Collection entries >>

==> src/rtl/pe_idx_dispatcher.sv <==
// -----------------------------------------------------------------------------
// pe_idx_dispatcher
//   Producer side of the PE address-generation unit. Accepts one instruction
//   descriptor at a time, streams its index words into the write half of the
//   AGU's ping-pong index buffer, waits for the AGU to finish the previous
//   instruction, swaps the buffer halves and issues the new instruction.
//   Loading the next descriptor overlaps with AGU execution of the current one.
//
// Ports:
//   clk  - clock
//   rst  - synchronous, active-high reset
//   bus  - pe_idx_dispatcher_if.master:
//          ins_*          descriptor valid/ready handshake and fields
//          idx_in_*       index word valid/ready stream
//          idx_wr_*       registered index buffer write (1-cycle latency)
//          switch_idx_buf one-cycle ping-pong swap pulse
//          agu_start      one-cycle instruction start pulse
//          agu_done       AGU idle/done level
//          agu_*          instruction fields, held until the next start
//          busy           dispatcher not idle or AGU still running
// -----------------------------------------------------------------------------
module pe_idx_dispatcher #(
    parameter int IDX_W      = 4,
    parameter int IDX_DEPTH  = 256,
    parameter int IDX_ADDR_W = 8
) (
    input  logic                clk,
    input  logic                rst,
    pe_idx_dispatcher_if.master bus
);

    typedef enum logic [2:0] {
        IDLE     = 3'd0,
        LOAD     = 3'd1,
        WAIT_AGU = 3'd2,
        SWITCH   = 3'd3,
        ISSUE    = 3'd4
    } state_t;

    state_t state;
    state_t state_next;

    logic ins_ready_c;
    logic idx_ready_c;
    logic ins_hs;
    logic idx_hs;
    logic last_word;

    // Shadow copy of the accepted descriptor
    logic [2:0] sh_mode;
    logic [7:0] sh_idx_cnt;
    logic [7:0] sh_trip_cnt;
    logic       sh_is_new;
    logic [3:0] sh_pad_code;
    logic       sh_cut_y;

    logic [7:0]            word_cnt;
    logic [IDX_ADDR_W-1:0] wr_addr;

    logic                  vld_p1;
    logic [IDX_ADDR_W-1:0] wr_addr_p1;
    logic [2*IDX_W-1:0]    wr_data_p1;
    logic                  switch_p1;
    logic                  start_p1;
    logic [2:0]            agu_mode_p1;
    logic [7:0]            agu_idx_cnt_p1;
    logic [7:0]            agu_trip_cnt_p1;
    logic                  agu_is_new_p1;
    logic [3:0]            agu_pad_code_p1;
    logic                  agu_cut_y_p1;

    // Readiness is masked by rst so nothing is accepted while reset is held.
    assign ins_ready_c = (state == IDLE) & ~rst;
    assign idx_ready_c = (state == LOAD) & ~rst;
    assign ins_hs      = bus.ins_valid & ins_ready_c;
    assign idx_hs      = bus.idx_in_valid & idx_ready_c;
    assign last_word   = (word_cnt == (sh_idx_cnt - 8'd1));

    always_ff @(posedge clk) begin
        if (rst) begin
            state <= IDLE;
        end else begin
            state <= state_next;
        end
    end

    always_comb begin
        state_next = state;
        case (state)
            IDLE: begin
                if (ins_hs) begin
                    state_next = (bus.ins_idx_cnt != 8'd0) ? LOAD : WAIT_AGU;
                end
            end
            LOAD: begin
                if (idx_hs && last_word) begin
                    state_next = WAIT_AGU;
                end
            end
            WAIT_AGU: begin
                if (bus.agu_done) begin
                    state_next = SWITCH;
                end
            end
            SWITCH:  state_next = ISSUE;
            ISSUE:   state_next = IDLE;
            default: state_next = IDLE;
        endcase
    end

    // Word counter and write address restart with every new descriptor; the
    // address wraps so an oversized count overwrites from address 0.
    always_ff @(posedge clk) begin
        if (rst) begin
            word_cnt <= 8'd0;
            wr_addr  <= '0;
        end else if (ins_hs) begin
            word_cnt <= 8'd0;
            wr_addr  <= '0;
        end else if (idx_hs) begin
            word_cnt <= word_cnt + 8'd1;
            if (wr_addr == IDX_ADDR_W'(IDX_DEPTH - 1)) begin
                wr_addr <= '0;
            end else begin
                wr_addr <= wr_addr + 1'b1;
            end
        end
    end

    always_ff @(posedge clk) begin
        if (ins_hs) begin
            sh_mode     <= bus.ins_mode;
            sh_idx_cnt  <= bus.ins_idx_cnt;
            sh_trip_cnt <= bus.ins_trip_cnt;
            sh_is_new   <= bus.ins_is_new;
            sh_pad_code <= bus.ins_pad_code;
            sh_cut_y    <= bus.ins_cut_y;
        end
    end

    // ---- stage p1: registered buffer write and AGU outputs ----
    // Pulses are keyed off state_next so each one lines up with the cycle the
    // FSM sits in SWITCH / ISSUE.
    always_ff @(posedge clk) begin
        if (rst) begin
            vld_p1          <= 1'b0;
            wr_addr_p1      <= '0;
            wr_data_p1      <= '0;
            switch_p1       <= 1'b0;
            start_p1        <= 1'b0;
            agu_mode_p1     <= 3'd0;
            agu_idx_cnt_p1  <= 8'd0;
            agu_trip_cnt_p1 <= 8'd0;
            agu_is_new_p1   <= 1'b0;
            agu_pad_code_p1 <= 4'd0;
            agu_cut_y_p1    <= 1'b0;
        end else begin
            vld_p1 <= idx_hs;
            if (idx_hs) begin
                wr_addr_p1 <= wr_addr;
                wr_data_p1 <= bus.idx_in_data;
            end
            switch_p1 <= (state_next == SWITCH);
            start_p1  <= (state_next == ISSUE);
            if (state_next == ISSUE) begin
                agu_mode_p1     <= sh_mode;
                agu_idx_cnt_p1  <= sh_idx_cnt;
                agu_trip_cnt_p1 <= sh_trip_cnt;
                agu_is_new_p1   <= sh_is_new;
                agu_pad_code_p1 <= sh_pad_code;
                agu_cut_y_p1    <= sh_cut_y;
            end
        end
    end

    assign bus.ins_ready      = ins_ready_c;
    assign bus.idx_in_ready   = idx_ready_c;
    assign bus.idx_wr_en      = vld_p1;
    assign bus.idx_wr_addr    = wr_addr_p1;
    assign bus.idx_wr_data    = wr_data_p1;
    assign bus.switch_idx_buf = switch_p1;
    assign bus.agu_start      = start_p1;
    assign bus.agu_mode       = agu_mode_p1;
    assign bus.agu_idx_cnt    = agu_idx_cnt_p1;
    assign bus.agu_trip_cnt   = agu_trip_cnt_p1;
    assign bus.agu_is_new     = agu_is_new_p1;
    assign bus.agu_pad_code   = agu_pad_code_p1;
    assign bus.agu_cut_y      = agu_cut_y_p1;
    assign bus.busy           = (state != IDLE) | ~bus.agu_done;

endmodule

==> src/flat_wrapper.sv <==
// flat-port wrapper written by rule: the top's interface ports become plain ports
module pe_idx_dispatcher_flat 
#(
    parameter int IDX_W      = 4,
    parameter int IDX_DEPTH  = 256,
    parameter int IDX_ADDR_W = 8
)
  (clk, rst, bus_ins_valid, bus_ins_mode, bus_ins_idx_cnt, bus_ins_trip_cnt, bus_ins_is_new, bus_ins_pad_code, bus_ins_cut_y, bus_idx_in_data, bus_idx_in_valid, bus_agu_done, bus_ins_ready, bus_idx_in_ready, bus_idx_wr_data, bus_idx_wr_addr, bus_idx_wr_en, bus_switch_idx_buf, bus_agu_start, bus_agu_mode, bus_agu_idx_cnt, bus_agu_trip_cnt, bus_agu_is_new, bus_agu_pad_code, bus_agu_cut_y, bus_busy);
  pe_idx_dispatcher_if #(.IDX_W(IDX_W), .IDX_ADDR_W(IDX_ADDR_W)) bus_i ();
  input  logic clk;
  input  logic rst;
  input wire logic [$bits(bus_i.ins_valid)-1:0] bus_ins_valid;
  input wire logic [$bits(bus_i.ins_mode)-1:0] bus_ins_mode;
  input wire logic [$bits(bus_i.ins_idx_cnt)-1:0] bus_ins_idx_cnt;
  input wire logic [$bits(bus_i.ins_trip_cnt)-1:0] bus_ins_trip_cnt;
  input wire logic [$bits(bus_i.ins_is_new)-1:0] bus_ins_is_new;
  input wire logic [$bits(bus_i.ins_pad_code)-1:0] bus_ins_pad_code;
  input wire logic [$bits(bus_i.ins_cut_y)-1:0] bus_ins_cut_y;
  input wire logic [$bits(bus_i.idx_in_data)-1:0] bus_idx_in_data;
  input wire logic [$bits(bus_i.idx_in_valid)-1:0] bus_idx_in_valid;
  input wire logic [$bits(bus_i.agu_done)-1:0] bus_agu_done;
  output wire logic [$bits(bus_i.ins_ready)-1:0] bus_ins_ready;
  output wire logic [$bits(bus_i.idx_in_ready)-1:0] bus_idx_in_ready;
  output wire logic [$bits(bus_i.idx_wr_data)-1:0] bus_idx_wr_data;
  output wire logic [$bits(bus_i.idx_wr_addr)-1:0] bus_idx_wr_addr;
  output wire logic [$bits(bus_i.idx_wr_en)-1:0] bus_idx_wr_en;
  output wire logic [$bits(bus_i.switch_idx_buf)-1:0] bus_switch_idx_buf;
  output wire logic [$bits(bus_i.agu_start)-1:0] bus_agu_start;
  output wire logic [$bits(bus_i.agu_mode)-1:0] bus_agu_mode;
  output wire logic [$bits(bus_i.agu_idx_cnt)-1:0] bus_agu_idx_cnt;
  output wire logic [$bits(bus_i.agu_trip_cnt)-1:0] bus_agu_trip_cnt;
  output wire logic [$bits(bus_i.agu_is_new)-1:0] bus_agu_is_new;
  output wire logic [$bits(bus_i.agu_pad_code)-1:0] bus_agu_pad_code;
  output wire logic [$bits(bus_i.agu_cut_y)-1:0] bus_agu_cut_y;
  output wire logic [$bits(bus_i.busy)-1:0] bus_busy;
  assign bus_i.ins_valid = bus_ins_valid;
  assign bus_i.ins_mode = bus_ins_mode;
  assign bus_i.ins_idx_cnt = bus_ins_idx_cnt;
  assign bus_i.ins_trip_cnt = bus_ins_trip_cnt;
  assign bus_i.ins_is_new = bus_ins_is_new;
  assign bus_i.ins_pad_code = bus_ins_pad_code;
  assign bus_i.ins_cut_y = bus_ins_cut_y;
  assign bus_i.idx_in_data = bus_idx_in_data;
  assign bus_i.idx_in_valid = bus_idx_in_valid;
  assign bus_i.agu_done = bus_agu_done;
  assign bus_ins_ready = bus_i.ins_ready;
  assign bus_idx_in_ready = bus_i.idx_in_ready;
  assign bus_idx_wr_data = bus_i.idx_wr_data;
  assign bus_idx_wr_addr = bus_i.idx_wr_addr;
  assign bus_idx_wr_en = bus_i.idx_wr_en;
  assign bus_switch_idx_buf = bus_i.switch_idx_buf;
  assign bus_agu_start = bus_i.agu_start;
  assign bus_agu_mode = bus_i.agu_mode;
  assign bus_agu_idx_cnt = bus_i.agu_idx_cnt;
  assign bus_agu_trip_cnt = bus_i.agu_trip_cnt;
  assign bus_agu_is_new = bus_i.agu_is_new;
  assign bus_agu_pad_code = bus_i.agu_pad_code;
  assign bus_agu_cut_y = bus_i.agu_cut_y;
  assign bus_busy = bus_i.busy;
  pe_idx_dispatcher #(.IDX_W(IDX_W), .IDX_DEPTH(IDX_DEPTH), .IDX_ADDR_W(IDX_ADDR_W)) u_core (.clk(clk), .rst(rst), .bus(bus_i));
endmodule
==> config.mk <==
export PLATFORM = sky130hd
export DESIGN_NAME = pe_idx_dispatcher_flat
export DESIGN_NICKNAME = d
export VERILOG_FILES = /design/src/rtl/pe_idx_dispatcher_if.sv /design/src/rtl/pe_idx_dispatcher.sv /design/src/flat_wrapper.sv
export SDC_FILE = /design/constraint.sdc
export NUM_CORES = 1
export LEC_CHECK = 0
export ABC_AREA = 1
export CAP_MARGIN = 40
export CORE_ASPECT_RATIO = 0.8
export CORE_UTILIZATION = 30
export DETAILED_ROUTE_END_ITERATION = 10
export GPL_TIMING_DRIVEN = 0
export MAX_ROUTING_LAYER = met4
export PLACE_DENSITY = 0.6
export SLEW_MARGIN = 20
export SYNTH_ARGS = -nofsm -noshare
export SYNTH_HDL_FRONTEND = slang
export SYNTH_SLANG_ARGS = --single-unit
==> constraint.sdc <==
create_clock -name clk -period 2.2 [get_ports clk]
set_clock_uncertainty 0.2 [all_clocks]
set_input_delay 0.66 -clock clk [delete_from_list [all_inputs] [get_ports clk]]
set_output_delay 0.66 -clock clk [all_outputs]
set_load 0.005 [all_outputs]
---
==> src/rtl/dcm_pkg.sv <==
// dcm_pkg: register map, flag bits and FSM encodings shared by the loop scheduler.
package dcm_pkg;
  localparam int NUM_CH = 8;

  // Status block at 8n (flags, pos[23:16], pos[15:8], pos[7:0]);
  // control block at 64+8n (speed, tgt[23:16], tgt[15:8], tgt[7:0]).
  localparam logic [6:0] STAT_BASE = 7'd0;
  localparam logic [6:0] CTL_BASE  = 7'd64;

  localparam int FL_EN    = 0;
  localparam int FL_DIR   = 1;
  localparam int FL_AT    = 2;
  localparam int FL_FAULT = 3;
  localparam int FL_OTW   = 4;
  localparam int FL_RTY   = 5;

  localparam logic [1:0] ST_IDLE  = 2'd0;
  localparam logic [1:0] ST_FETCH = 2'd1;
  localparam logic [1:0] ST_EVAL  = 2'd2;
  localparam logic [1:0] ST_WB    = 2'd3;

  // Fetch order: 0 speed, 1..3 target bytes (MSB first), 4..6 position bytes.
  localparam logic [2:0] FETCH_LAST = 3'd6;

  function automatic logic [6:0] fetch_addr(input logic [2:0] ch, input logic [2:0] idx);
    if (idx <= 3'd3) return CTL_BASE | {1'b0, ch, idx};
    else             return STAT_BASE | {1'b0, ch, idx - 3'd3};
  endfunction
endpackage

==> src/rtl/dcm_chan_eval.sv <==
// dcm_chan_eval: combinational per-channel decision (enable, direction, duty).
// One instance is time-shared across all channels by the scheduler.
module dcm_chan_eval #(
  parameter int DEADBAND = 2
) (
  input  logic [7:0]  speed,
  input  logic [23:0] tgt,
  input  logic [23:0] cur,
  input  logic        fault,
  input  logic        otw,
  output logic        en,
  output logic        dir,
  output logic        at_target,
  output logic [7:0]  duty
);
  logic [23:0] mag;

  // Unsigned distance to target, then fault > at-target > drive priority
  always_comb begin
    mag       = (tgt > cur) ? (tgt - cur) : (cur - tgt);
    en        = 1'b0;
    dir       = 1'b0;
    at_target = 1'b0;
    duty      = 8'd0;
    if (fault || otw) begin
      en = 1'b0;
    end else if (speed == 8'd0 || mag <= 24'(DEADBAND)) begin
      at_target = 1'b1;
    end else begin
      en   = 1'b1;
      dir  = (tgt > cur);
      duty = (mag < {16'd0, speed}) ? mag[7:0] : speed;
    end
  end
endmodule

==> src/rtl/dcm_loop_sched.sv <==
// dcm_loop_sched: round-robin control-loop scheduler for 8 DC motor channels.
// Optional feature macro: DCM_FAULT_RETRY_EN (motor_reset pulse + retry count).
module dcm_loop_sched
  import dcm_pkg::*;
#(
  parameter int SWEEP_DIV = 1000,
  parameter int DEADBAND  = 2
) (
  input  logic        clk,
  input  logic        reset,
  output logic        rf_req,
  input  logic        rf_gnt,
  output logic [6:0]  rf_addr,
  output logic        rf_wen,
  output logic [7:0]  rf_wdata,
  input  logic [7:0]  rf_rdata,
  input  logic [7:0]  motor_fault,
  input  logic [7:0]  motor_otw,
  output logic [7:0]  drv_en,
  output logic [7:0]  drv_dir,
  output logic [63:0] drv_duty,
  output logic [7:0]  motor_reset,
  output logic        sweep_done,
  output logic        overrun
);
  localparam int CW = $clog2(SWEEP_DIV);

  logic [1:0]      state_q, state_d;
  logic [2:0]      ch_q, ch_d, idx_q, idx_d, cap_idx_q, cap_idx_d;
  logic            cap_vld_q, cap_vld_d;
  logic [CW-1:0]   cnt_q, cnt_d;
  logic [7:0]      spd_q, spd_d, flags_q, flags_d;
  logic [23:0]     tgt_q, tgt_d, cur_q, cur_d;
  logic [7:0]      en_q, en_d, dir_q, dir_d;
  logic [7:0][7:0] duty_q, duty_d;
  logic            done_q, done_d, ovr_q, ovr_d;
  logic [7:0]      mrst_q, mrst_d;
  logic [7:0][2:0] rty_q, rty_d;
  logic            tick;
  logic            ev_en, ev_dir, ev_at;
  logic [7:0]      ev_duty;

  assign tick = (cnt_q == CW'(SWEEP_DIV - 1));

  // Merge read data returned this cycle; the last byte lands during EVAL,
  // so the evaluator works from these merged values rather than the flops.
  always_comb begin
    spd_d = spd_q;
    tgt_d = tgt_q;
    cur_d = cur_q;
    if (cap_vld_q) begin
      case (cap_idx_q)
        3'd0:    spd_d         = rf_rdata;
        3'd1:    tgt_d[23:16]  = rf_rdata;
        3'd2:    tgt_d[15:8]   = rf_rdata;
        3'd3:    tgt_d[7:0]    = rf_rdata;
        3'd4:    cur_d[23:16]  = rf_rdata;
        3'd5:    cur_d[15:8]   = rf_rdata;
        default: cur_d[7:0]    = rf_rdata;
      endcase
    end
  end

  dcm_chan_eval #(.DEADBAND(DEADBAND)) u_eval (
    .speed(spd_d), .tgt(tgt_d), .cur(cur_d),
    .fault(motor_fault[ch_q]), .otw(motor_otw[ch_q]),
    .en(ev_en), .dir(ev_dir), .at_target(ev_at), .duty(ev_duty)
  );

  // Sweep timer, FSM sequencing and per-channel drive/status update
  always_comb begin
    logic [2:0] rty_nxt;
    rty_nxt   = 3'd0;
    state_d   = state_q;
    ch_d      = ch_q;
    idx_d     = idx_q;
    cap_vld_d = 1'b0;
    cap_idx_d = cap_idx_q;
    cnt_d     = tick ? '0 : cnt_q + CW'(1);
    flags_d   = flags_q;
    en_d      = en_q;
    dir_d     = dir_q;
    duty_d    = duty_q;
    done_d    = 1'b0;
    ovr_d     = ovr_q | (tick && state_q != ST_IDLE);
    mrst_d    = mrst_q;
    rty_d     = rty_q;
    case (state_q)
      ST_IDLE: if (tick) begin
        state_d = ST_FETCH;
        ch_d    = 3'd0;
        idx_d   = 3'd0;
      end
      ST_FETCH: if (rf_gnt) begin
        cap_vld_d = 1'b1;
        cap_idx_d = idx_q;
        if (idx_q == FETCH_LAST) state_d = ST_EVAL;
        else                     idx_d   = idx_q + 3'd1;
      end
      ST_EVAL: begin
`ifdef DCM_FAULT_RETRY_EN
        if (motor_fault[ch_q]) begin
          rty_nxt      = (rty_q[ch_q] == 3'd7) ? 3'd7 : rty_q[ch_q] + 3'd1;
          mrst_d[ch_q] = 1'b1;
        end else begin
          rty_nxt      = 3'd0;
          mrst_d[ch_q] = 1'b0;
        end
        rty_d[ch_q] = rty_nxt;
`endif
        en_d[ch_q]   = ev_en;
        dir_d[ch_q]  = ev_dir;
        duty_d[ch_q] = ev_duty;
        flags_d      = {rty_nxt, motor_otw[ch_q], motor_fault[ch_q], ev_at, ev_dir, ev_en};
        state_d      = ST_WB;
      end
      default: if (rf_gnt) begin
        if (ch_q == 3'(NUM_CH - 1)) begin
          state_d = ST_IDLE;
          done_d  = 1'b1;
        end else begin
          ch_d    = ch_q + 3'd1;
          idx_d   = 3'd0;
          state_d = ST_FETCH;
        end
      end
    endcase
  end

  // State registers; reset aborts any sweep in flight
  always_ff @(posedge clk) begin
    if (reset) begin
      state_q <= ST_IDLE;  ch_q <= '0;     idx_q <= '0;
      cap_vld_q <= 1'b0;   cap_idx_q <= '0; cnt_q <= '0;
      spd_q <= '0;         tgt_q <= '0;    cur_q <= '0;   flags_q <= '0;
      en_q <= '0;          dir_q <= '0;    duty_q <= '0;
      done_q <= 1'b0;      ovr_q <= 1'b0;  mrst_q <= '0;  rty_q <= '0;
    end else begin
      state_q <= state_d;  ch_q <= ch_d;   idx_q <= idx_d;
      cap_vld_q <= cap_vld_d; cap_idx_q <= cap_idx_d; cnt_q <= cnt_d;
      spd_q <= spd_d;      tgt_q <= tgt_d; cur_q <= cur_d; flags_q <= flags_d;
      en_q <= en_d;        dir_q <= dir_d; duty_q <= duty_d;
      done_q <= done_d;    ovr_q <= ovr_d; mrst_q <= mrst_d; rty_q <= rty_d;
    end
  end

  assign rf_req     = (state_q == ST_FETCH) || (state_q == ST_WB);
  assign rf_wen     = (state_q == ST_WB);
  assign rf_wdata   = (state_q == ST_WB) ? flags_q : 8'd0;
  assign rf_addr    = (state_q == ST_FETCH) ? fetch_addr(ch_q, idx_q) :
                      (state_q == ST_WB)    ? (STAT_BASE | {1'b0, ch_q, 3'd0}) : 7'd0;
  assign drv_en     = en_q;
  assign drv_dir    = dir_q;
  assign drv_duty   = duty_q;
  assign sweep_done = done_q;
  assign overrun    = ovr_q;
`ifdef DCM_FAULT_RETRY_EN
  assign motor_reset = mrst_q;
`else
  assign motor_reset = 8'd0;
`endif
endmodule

TASK DIRECTIONS >> Could you retype exactly the lines above, starting at the line that contains "assign bus_agu_mode = bus_i.agu_mode;" and ending at the line that contains "assign bus_busy = bus_i.busy;", and nothing more?

EXPECTED OUTPUT >>
  assign bus_agu_mode = bus_i.agu_mode;
  assign bus_agu_idx_cnt = bus_i.agu_idx_cnt;
  assign bus_agu_trip_cnt = bus_i.agu_trip_cnt;
  assign bus_agu_is_new = bus_i.agu_is_new;
  assign bus_agu_pad_code = bus_i.agu_pad_code;
  assign bus_agu_cut_y = bus_i.agu_cut_y;
  assign bus_busy = bus_i.busy;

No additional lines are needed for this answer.